The Bahrain Economic Development Board (EDB) told GulfWeekly that tickets, priced from BD30-50, will be available from the Spring of Culture’s website and a festival stand at Bahrain City Centre.
“We are proud to host Eric Clapton in Bahrain as part of the 9th annual Spring of Culture Festival in March. This concert is part of a diverse programme of art, music, and theatre events that offers Bahrain residents and regional and international tourists a range of cultural experiences.
“Eric Clapton is a legendary, multiple Grammy Award-winning guitarist and the interest from the general public regarding this concert has been remarkable,” said an EDB spokesman.
The show will be the final gig of Clapton’s February/March world tour and is an incredible coup for the Spring of Culture diary.
He will be travelling to Bahrain the day after his appearance at Dubai Media City Amphitheatre as an additional part of his current world tour, which may be his last.

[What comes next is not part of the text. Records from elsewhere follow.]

===== src/verilog/mips_cpu_params.svh =====
`ifndef MIPS_CPU_PARAMS_SVH
`define MIPS_CPU_PARAMS_SVH

// Data and address width of the core
`define MIPS_DATA_WIDTH 32

`define MIPS_REG_COUNT 32

// Boot address in kseg1 ROM
`define MIPS_RESET_VECTOR 32'hBFC0_0000

`endif


===== src/verilog/mips_cpu_pkg.sv =====
package mips_cpu_pkg;

    typedef enum logic [2:0] {
        s_halted = 3'd0,
        s_fetch  = 3'd1,
        s_decode = 3'd2,
        s_exec1  = 3'd3,
        s_exec2  = 3'd4
    } state_t;

    typedef enum logic [3:0] {
        alu_add    = 4'd0,
        alu_pass_b = 4'd1,
        alu_func   = 4'd2,   // Op taken from fncode
        alu_eq     = 4'd3,
        alu_gez    = 4'd4,
        alu_gtz    = 4'd5,
        alu_lez    = 4'd6,
        alu_ltz    = 4'd7,
        alu_ne     = 4'd8,
        alu_pass_a = 4'd9,
        alu_and    = 4'd10,
        alu_or     = 4'd11,
        alu_xor    = 4'd12,
        alu_slt    = 4'd13,
        alu_sltu   = 4'd14
    } aluop_t;

endpackage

Despite the notoriously private British guitar virtuoso’s reluctance to give interviews to the media, fans in the kingdom are still trembling with excitement at the prospect of catching a glimpse of the man known the world over as ‘Slowhand’.

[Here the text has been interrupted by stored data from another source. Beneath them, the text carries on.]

`src/source/rv_isa_pkg.sv`:
```
package rv_isa_pkg;

    // Integer register and datapath width (RV32)
    localparam int xlen = 32;

    // ADDI x0, x0, 0
    localparam logic [31:0] instr_nop = 32'h0000_0013;

    // Writeback result source, chosen by decode
    typedef enum logic [2:0] {
        res_alu       = 3'd0,
        res_mem       = 3'd1,
        res_pc_plus4  = 3'd2,
        res_jb_target = 3'd3,
        res_csr       = 3'd4
    } res_src_e;

    // Load and store widths, encoded as the funct3 field
    // Stores only use the signed encodings
    typedef enum logic [2:0] {
        mem_b  = 3'b000,
        mem_h  = 3'b001,
        mem_w  = 3'b010,
        mem_bu = 3'b100,
        mem_hu = 3'b101
    } mem_width_e;

endpackage

```
`src/source/rv_stage_pkg.sv`:
```
package rv_stage_pkg;

    import rv_isa_pkg::*;

    // Bundle handed from EX to MEM
    typedef struct packed {
        logic             reg_write;
        logic             mem_write;
        res_src_e         res_src;
        logic [2:0]       funct3;
        logic [31:0]      instr;
        logic [4:0]       rd;
        // Also the data memory byte address
        logic [xlen-1:0]  alu_result;
        logic [xlen-1:0]  store_data;
        logic [xlen-1:0]  pc_plus4;
        logic [xlen-1:0]  jb_target;
        logic [xlen-1:0]  csr_rdata;
    } ex_mem_t;

    // Bundle handed from MEM to WB
    typedef struct packed {
        logic             reg_write;
        res_src_e         res_src;
        logic [2:0]       funct3;
        logic [31:0]      instr;
        logic [4:0]       rd;
        logic [xlen-1:0]  alu_result;
        // Load data already extended to xlen
        logic [xlen-1:0]  dmem_rdata_ext;
        logic [xlen-1:0]  pc_plus4;
        logic [xlen-1:0]  jb_target;
        logic [xlen-1:0]  csr_rdata;
    } mem_wb_t;

endpackage

```
`src/source/rv_writeback.sv`:
```
module rv_writeback (
    input  rv_stage_pkg::mem_wb_t       wb,
    output logic                        wr_en,
    output logic [4:0]                  wr_addr,
    output logic [rv_isa_pkg::xlen-1:0] wr_data
);

    import rv_isa_pkg::*;

    // The register file drops writes to x0 itself
    assign wr_en   = wb.reg_write;
    assign wr_addr = wb.rd;

    // Result mux
    always_comb begin
        case (wb.res_src)
            res_alu: begin
                wr_data = wb.alu_result;
            end
            res_mem: begin
                wr_data = wb.dmem_rdata_ext;
            end
            // Link address for JAL and JALR
            res_pc_plus4: begin
                wr_data = wb.pc_plus4;
            end
            // auipc style result, target computed in EX
            res_jb_target: begin
                wr_data = wb.jb_target;
            end
            res_csr: begin
                wr_data = wb.csr_rdata;
            end
            default: begin
                wr_data = wb.alu_result;
            end
        endcase
    end

endmodule

```
`config.mk`:
```
export PLATFORM = sky130hd
export DESIGN_NAME = rv_writeback
export DESIGN_NICKNAME = d
export VERILOG_FILES = /design/src/source/rv_isa_pkg.sv /design/src/source/rv_stage_pkg.sv /design/src/source/rv_writeback.sv
export SDC_FILE = /design/constraint.sdc
export NUM_CORES = 1
export LEC_CHECK = 0
export BUFFER_PORTS_ARGS = -buffer_cell sky130_fd_sc_hd__clkbuf_2
export CAP_MARGIN = 20
export CORE_AREA = 4 4 91 93
export DETAILED_ROUTE_END_ITERATION = 8
export DIE_AREA = 0 0 95 97
export GPL_ROUTABILITY_DRIVEN = 0
export PLACE_DENSITY = 0.75
export SLEW_MARGIN = 20
export SYNTH_ARGS = -nofsm -noshare
export SYNTH_HDL_FRONTEND = slang
export SYNTH_SLANG_ARGS = --single-unit
```
`constraint.sdc`:
```
create_clock -name vclk -period 2.08
set_clock_uncertainty 0.15 [all_clocks]
set_input_delay 0.416 -clock vclk [all_inputs]
set_output_delay 0.416 -clock vclk [all_outputs]
set_load 0.02 [all_outputs]
```
Word level (Yosys, flattened, before mapping) --
Cells that the tools add are included.
Operators by class: mux-type cells 1, equal/unequal tests 4
Operator list (number):
- one-hot mux 32 bit (4 select lines) | 1
- == test 3 x 2 -> 1 bit (second input constant) | 2
- == test 3 x 1 -> 1 bit (second input constant) | 1
- == test 3 bit (second input constant) | 1
Word-level totals: input bits 204, logic and storage cells 5, bits in registers 0

Longest topological paths before layout --
depth after elaboration 2, depth in mapped cells 5, mapped depth without buffers 3

Worst setup path after synthesis --
Ideal clock, no wire load.
path kind input port to output port, start point in wb[201] (netlist bit), end point out wr_data[14] (netlist bit), data arrival time 1.371 ns, stages 5, slack 0.143 ns, cell sequence and2_1 > buf_6 > buf_6 > a221o_1 > o22a_1
Between the ends: word-level cells in the longest chain between the ends 2, elaborated cells on any way between the ends 5
RTL lines:
- start: declaration | RTL line rv_writeback.sv:2 | input rv_stage_pkg::mem_wb_t wb,
- == test 3 bit, or another cell as far along | RTL line rv_writeback.sv:16 | case (wb.res_src)
- one-hot mux 32 bit (4 select lines) * | RTL line rv_writeback.sv:16
- end: declaration | RTL line rv_writeback.sv:5 | output logic [rv_isa_pkg::xlen-1:0] wr_data
Every way passes the cells marked *; elsewhere a longest branch is shown, timed or not.

Worst setup path after layout --
start point in wb[200] (netlist bit), end point out wr_data[13] (netlist bit)
Same word-level chain as after synthesis.

==> impl_metrics.csv <==
group,metric,value,unit
run_status,outcome,"finished with violations",
run_status,violations,"setup timing",
setup_path,timing.critical_path.to_type,"primary output",
clock_tree,cts_hold_buf,0,
finish,layoutNonFillerInstCount,524,
placement,place.detailed.hpwl,6.969,mm
setup_path,path_buf_inv,3,
synth,total_number_of_yosys_warnings,0,
setup_path,worstSetupPathType,"in2out",
grt,first_pass_grt_wire_length,13.40,mm
power_and_ir_drop,leakagePower,1.483,nW
detailed_routing,drt-total-wl,8.895,mm
finish,n_sequential_cell,0,
timing,rsz_0062_raised_after_global_routing,"yes",
setup_path,worst-endpoint-arrival,1.61,ns
floorplanning,row_count,32,
power_and_ir_drop,power.density_cell_area,257.3,mW/mm²
timing,setup-violations-final,29,
power_and_ir_drop,switching_share,0.4713,
power_and_ir_drop,power.ir.vdd_worst,0.1211,mV
power_and_ir_drop,p_int,0.4258,mW
power_and_ir_drop,comb_power_share,1.000,
finish,layout-drive-gt1-share,0.5616,
synth,seq_area_frac_synth,0,
detailed_routing,wl_per_cell,16.98,µm
placement,port_buf_inserts,195,
detailed_routing,detailedRoute.firstPassIterationCount,7,
timing,final_period_minus_worst_setup_slack,2.176,ns
timing,layout_worst_path_cycle_share,1.046,
worst_hold_path,min_path_type,"in2out",
setup_path,cp_data_required_time,1.51,ns
timing,final.setup.tns,-0.7682,ns
setup_path,critical-path-slowest-cell,"sky130_fd_sc_hd__a221o_1",
power_and_ir_drop,clock_power_share,0,
floorplanning,dieArea,0.009215,mm²
grt,antenna_violations_before_repair,0,
finish,areaGrowthSynthToFinish,80.00,%
timing,final_hold_viol_count,0,
grt,grt-ovfl-total,0,
grt,first_global_vias,2620,
finish,antenna-diode-count,0,
detailed_routing,vias_per_cell,5.170,
timing,holdWs,0.6820,ns
synth,yosys.cell_types.count,15,
detailed_routing,dr.first_iter.drc_count,117,
power_and_ir_drop,share_seq_of_total_power,0,
floorplanning,die_h,97,µm
setup_path,timing.critical_path.max_delay_family,"compound AO/OA/AOI/OAI gates",
finish,clock_buffers,0,
synth,syn_nets,441,
finish,multi_input_comb_area,0.001541,mm²
finish,filler_cell_count,807,
timing,maxSlewViolCount,0,
timing,clock.fmax,0.4596,GHz
timing,setup_ws,-0.09559,ns
synth,syn_inst,237,
detailed_routing,drt_drc_violations_left,0,
setup_path,critical_path.cell_chain,"clkbuf_16 -> and2_4 -> buf_12 -> a221o_1 -> o22a_1 -> clkbuf_8",
synth,mappedNetlistArea,0.001739,mm²
setup_path,start_kind,"primary input",
timing,tightestPinTransition,0.3916,ns
grt,grt_usage,0.1786,
floorplanning,die_width,95,µm
synth,average_cell_area_after_synthesis,7.338,µm²
floorplanning,ios,242,
floorplanning,core,0.007527,mm²
power_and_ir_drop,switchingPower,0.3796,mW
placement,preCtsSetupSlack,-0.2224,ns
detailed_routing,vias,2709,
power_and_ir_drop,total_power,0.8054,mW
finish,sequential_cell_area,0,µm²
setup_path,peak_fanout_along_the_critical_path,13,
flow_run,maxCapViolations,0,
setup_path,cpPeakStageDelay,0.37,ns
detailed_routing,route.antenna.remaining_nets,0,
finish,design.final.nets,628,
floorplanning,initial_core_utilization,0.2311,
grt,grt_max_degree,36,
placement,placed_cells,517,
timing,relSlewSlack,0.7390,
synthesized netlist by cell type:
cell type | count | share of area
sky130_fd_sc_hd__o21a_4 | 1 | 0.0086
sky130_fd_sc_hd__nand2b_1 | 30 | 0.11
sky130_fd_sc_hd__nor2_2 | 1 | 0.0036
sky130_fd_sc_hd__buf_2 | 9 | 0.026
sky130_fd_sc_hd__clkbuf_1 | 13 | 0.028
sky130_fd_sc_hd__nor3_1 | 1 | 0.0029
sky130_fd_sc_hd__a21oi_1 | 32 | 0.092
sky130_fd_sc_hd__nor2_1 | 1 | 0.0022
sky130_fd_sc_hd__buf_6 | 8 | 0.052
sky130_fd_sc_hd__a221o_1 | 32 | 0.18
sky130_fd_sc_hd__buf_4 | 10 | 0.043
sky130_fd_sc_hd__nand3b_1 | 64 | 0.28
sky130_fd_sc_hd__and2_1 | 1 | 0.0036
sky130_fd_sc_hd__or2b_1 | 2 | 0.0086
sky130_fd_sc_hd__o22a_1 | 32 | 0.16
per-layer routing:
metal  GRT usage  share of wire  up-vias  routed length, µm
met3     0.02488          0.085       16                753
met1      0.2395           0.41     1266               3615
li1            -              -     1306                  -
met5           0              0        -                  0
met4     0.02109          0.017        0                151
met2      0.3086           0.49      121               4374
cell families (layout without fill, tap and decap cells):
group	after synthesis	count (layout)	synth area share
AOI/OAI and AO/OA	97	98	0.4460
and+or+nand+nor	100	100	0.4050
buffers and inverters	40	224	0.1489
cell type report:
class / instances / share of cell area
Multi-Input combinational cell: 198 / 0.4924
Timing Repair Buffer: 224 / 0.4668
Tap cell: 102 / 0.04077
power groups by stage:
stage | Sequential, mW | Clock (mW) | Combinational (mW)
after detailed placement | 0 | 0 | 0.702
after floorplan | 0 | 0 | 0.425
after CTS | 0 | 0 | 0.777
after global routing | 0 | 0 | 0.867
final | 0 | 0 | 0.805
after global placement | 0 | 0 | 0.690
what timing repair did:
item / CTS / global route
gates cloned: 2 / 0
pin swaps: 9 / 6
buffers inserted: 4 / 1
resized for setup: 43 / 31
endpoints found under the setup margin: 32 / 32
through the flow:
stage | util | instance area [µm²]
6_report | 0.4159 | 3131
4_1_cts | 0.4051 | 3049
5_1_grt | 0.4159 | 3131
2_1_floorplan | - | 1739
3_5_place_dp | 0.3715 | 2796
3_3_place_gp | 0.3715 | 2796
worst paths after layout:
check	depth (start not counted)	slack, ns	end	startpoint
setup / recovery	6	-0.1	wr_data[13]	wb[200]
hold / removal	0	0.68	wr_addr[0]	wb[160]
cell usage in the layout, fill, tap and decap left out, types with 3 or more instances in the layout:
cell type / Yosys / routed
sky130_fd_sc_hd__a21oi_1: 32 / 25
sky130_fd_sc_hd__a21oi_2: 0 / 7
sky130_fd_sc_hd__a221o_1: 32 / 32
sky130_fd_sc_hd__buf_12: 0 / 5
sky130_fd_sc_hd__buf_2: 9 / 3
sky130_fd_sc_hd__buf_4: 10 / 15
sky130_fd_sc_hd__buf_6: 8 / 12
sky130_fd_sc_hd__clkbuf_2: 0 / 176
sky130_fd_sc_hd__clkbuf_8: 0 / 8
sky130_fd_sc_hd__nand2b_1: 30 / 30
sky130_fd_sc_hd__nand3b_1: 64 / 64
sky130_fd_sc_hd__o22a_1: 32 / 32
Note: power is estimated with default switching activity, not from simulation.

British expat Marc McBride, 29, from Adliya, is a life-long fan and says the gig is like a dream come true. “My parents are huge fans and I grew up listening to Clapton. When I heard he was coming to Bahrain I was so excited.
“I hope I can get a ticket when they go on sale. I’m sure this concert is going to be massive and the demand high for seats!”

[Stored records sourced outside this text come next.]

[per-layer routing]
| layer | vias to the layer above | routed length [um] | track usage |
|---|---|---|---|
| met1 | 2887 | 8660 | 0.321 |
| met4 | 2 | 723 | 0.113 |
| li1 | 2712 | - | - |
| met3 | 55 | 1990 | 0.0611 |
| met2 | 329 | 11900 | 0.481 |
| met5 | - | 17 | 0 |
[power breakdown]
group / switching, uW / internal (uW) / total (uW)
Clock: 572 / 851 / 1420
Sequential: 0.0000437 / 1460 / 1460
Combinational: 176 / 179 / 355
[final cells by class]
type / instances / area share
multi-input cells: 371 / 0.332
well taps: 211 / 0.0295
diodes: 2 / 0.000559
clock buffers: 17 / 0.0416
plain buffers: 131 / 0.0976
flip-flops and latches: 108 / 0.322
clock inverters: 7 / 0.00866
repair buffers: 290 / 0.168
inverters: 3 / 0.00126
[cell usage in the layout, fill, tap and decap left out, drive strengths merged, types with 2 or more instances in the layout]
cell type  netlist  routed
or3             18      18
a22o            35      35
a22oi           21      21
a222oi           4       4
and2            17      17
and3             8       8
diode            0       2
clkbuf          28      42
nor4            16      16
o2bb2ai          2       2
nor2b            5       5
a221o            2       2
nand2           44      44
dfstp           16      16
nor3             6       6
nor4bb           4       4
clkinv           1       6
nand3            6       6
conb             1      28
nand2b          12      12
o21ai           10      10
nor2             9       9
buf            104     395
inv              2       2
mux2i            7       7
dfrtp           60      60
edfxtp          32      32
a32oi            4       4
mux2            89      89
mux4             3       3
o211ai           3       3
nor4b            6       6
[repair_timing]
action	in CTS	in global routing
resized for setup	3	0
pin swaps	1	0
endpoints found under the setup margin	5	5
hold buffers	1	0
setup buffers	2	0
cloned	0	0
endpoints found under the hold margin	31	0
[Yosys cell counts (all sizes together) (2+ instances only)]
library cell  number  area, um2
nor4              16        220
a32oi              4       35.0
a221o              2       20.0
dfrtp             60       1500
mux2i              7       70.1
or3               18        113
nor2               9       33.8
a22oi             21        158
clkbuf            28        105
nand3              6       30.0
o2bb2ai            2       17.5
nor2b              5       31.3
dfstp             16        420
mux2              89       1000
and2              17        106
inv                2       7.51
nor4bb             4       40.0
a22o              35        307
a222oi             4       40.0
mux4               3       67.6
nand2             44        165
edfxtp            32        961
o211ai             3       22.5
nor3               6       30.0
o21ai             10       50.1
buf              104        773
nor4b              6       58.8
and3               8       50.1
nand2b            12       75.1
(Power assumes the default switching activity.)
**config.mk**
```make
export PLATFORM = sky130hd
export DESIGN_NAME = mpmc_top
export DESIGN_NICKNAME = d
export VERILOG_FILES = /design/src/hdl/mpmc_pkg.sv /design/src/hdl/mpmc_fifo_if.sv /design/src/hdl/mpmc_cmd_fifo.sv /design/src/hdl/mpmc_rd_fifo_gen.sv /design/src/hdl/mpmc_port_sel.sv /design/src/hdl/mpmc_ctrl.sv /design/src/hdl/mpmc_top.sv
export SDC_FILE = /design/constraint.sdc
export NUM_CORES = 1
export LEC_CHECK = 0
export CAP_MARGIN = 40
export CORE_ASPECT_RATIO = 1.2
export CORE_MARGIN = 3
export CORE_UTILIZATION = 57
export DETAILED_ROUTE_END_ITERATION = 10
export DONT_BUFFER_PORTS = 1
export PLACE_DENSITY = 0.78
export SYNTH_ARGS = -nofsm -noshare
export SYNTH_HDL_FRONTEND = slang
export SYNTH_SLANG_ARGS = --single-unit
export TNS_END_PERCENT = 5
```
**constraint.sdc**
```tcl
create_clock -name clk -period 4.3 [get_ports clk]
set_input_delay 0.86 -clock clk [delete_from_list [all_inputs] [get_ports clk]]
set_output_delay 0.86 -clock clk [all_outputs]
set_load 0.02 [all_outputs]
```
[src/design/sha3_pad_pkg.sv]
/*
  Shared widths, the Keccak rate table, state and mux encodings and the
  function padding constants of the SHA-3 padding unit.
  Modules pull these in with a wildcard import in their body.
*/
package sha3_pad_pkg;

  ////////////////////////////////////////
  // widths
  ////////////////////////////////////////

  // message and keccak data paths are one 64-bit lane wide
  localparam int msg_width      = 64;
  localparam int msg_strb_w     = msg_width / 8;
  // word address into the rate part of the 1600-bit state
  localparam int keccak_addr_w  = 5;
  // the counter must reach the largest rate, which is 21 words
  localparam int keccak_count_w = 5;
  // encode_string(N) || encode_string(S), prepared by software
  localparam int ns_bytes       = 46;
  // two bytepad header bytes plus the N/S string give 48 bytes
  localparam int prefix_words   = 6;

  ////////////////////////////////////////
  // configuration encodings
  ////////////////////////////////////////

  typedef enum logic [2:0] {l128, l224, l256, l384, l512} keccak_strength_e;

  // rate in 64-bit words, indexed by strength
  localparam int keccak_rate [5] = '{21, 18, 17, 13, 9};

  typedef enum logic [1:0] {sha3, shake, cshake} sha3_mode_e;

  // domain bits followed by the first 1 of pad10*1, LSB first
  localparam logic [4:0] funcpad_sha3   = 5'b00110;
  localparam logic [4:0] funcpad_shake  = 5'b11111;
  localparam logic [4:0] funcpad_cshake = 5'b00100;
  // no domain bits, only the leading 1 of pad10*1
  localparam logic [4:0] funcpad_none   = 5'b00001;

  ////////////////////////////////////////
  // FSM and mux encodings
  ////////////////////////////////////////

  typedef enum logic [3:0] {
    st_idle,
    st_prefix,
    st_prefix_wait,
    st_message,
    st_message_wait,
    st_pad,
    st_pad_run,
    st_pad01,
    st_pad_flush
  } pad_st_e;

  typedef enum logic [2:0] {
    mux_none,
    mux_fifo,
    mux_prefix,
    mux_funcpad,
    mux_zero_end
  } mux_sel_e;

endpackage
--- src/logic/lc3b_regfile.sv ---
`include "lc3b_macros.svh"

module lc3b_regfile
(
    input  logic                     clk,
    input  logic                     rst,
    input  logic [`LC3B_REG_W-1:0]   rd_idx_a,
    input  logic [`LC3B_REG_W-1:0]   rd_idx_b,
    output logic [`LC3B_WORD_W-1:0]  rd_data_a,
    output logic [`LC3B_WORD_W-1:0]  rd_data_b,
    input  logic                     wr_en,
    input  logic [`LC3B_REG_W-1:0]   wr_idx,
    input  logic [`LC3B_WORD_W-1:0]  wr_data
);

    logic [`LC3B_WORD_W-1:0] regs [`LC3B_NUM_REGS];

    always_ff @(posedge clk)
    begin
        if (rst)
        begin
            for (int i = 0; i < `LC3B_NUM_REGS; i++)
                regs[i] <= '0;
        end
        else if (wr_en)
        begin
            regs[wr_idx] <= wr_data;
        end
    end

    // no write-through, a same-cycle write is picked up by forwarding
    assign rd_data_a = regs[rd_idx_a];
    assign rd_data_b = regs[rd_idx_b];

endmodule : lc3b_regfile
## src/design/xcorrPkg.sv

```systemverilog
////////////////////////////////////////////////////////////////////////////
// Cross-correlator shared definitions
// Sizes, channel pair table, readout states and the packed bus types
// used between the window, accumulator, control and serializer blocks
////////////////////////////////////////////////////////////////////////////

package xcorrPkg;

    // Core sizes
    localparam int sampleBits  = 12;
    localparam int numChannels = 4;
    localparam int windowLen   = 16;
    localparam int maxLag      = 3;
    localparam int lagCount    = 2 * maxLag + 1;
    localparam int numPairs    = 6;
    localparam int xcorrBits   = 32;
    localparam int creditMax   = 4;

    // Derived sizes
    localparam int midScale    = 2 ** (sampleBits - 1);
    // One entry beyond the window span keeps the sample leaving at lag +maxLag
    localparam int bufLen      = windowLen + 2 * maxLag + 1;
    localparam int prodBits    = 2 * sampleBits;
    localparam int numWords    = numPairs * lagCount;
    localparam int indexBits   = $clog2(numWords);
    localparam int creditBits  = $clog2(creditMax + 1);
    localparam int fieldBits   = 3;

    // Channel pairs in output order (0,1) (0,2) (0,3) (1,2) (1,3) (2,3)
    localparam int pairFirst  [numPairs] = '{0, 0, 0, 1, 1, 2};
    localparam int pairSecond [numPairs] = '{1, 2, 3, 2, 3, 3};

    typedef enum logic [1:0] {
        idle,
        stream,
        drain
    } readState;

    typedef logic signed [sampleBits-1:0] tapSample;
    typedef logic signed [xcorrBits-1:0]  accValue;

    // Raw ADC samples, unsigned, one per channel
    typedef struct packed {
        logic [sampleBits-1:0] ch0;
        logic [sampleBits-1:0] ch1;
        logic [sampleBits-1:0] ch2;
        logic [sampleBits-1:0] ch3;
    } sampleVec;

    // Taps of one channel buffer, f side and all g lags
    typedef struct packed {
        tapSample                addF;
        tapSample                subF;
        tapSample [lagCount-1:0] addG;
        tapSample [lagCount-1:0] subG;
    } windowTaps;

    typedef accValue [lagCount-1:0] lagVec;

    typedef struct packed {
        logic [fieldBits-1:0] pairIdx;
        logic [fieldBits-1:0] lagIdx;
        logic                 last;
        accValue              value;
    } resultWord;

endpackage
```

## src/design/resultSerializer.sv

```systemverilog
////////////////////////////////////////////////////////////////////////////
// Result serializer
// Holds a snapshot of all pair sums and picks one output word per index,
// pair-major and lag-ascending
////////////////////////////////////////////////////////////////////////////

`timescale 1ns/1ns

module resultSerializer
    import xcorrPkg::*;
(
    input  logic                    clk,
    input  logic                    rst,
    input  logic                    snapLoad,
    input  logic [indexBits-1:0]    wordIndex,
    input  lagVec [numPairs-1:0]    sums,
    output resultWord               result
);

    lagVec [numPairs-1:0]  snapshot;
    logic [fieldBits-1:0]  pairSel;
    logic [fieldBits-1:0]  lagSel;

    // Frozen copy, so readout is not disturbed by later accumulator updates
    always_ff @(posedge clk or posedge rst) begin
        if (rst) begin
            snapshot <= '0;
        end else if (snapLoad) begin
            snapshot <= sums;
        end
    end

    ////////////////////////////////////////////////////////////////////////////
    // Word decode
    ////////////////////////////////////////////////////////////////////////////

    // Seven lags per pair
    assign pairSel = fieldBits'(wordIndex / indexBits'(lagCount));
    assign lagSel  = fieldBits'(wordIndex % indexBits'(lagCount));

    assign result.pairIdx = pairSel;
    // Lag index 0 is lag -maxLag
    assign result.lagIdx  = lagSel;
    assign result.last    = (wordIndex == indexBits'(numWords - 1));
    assign result.value   = snapshot[pairSel][lagSel];

endmodule

```
**config.mk**
```make
export PLATFORM = sky130hd
export DESIGN_NAME = sampleWindow
export DESIGN_NICKNAME = d
export VERILOG_FILES = /design/src/design/xcorrPkg.sv /design/src/design/sampleWindow.sv
export SDC_FILE = /design/constraint.sdc
export NUM_CORES = 2
export LEC_CHECK = 0
export BUFFER_PORTS_ARGS = -buffer_cell sky130_fd_sc_hd__buf_4
export CORE_AREA = 2 2 319 321
export CTS_CLUSTER_DIAMETER = 60
export DETAILED_ROUTE_END_ITERATION = 12
export DIE_AREA = 0 0 321 323
export PLACE_DENSITY = 0.76
export REMOVE_ABC_BUFFERS = 1
export SYNTH_ARGS = -nofsm -noshare
export SYNTH_HDL_FRONTEND = slang
export SYNTH_SLANG_ARGS = --single-unit
```
**constraint.sdc**
```tcl
create_clock -name clk -period 39.6 [get_ports clk]
set_input_delay 3.96 -clock clk [delete_from_list [all_inputs] [get_ports clk]]
set_output_delay 3.96 -clock clk [all_outputs]
set_load 0.005 [all_outputs]
```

Local musician and teacher, Brian Steene, 51, from Saar, says he’d still like to see the show but is pessimistic about securing a ticket because the website will be so busy and the queue in the mall a mile long.
He said: “He was THE guitarist that inspired me to become a complete and utter Fender Stratocaster nutcase.
“I really hope to be able to get a ticket to see him perform in Bahrain but I doubt I will as the demand will be so great and I’m too old to stand in a queue for hours on end.”
Teacher Steene added: “It’s great for Bahrain though. What a coup! It is truly incredible that he is coming here as Bahrain deserves it and there are so many other guitarists and musicians on this island such as me who have been inspired in some way by his contribution to rock and blues history.
“There have been so many rumours about this show, only yesterday someone suggested in had been cancelled. Thankfully, we’re told it really is going to happen. Fingers crossed I can grab a ticket in the end!”
Even Betsy Mathieson, one of Bahrain’s leading expat campaigners, asked anxiously on her Facebook page on Monday: “Anyone found tickets on sale anywhere yet for Bahrain?”
Although this will be Clapton’s musical debut in Bahrain, he is no stranger to the kingdom. As an avid Formula One fan, he has been captured on camera visiting the Bahrain International Circuit during race weekend.
In fact, his affinity with the Middle East goes back years. Arguably, Clapton’s biggest hit Layla (1970) was inspired by the classical poet of Persian literature, Nizami Ganjavi’s The Story of Layla and Majnun.
The book moved Clapton profoundly, as it was the tale of a young man who fell hopelessly in love with a beautiful, unavailable woman and who went crazy because he could not marry her. The song was further inspired by Clapton’s then unrequited love for Pattie Boyd, the wife of his friend and fellow musician, the late Beatle George Harrison.
Clapton’s phenomenal career, which began in 1962, has afforded him the accolade of being the only three-time inductee to the Rock and Roll Hall of Fame: once as a solo artist and separately as a band member of the Yardbirds and Cream.
However, after years of rock and roll excess, touring, selling out arenas and stadiums across the globe, the 68-year-old’s priorities have changed. He is now winding down gracefully and wants to spend more time with his family, wife Melia and daughters Julie Rose, Ella May and Sophie Belle.
In an interview with Rolling Stone’s Brian Hiatt last year, he said: “The bit onstage, that’s easy. If I could do that around my neighbourhood, that would be great. You have guys in Texas that play their circuit, and it keeps them alive. But for me, the struggle is the travel. And the only way you can beat that is by throwing so much money at it that you make a loss. So the idea is I’m taking a leaf out of JJ Cale’s book: When I’m 70, I’ll stop. I won’t stop playing or doing one-offs, but I’ll stop touring, I think.”
It might be the last time music lovers in Bahrain will have the chance to catch the legend live on stage.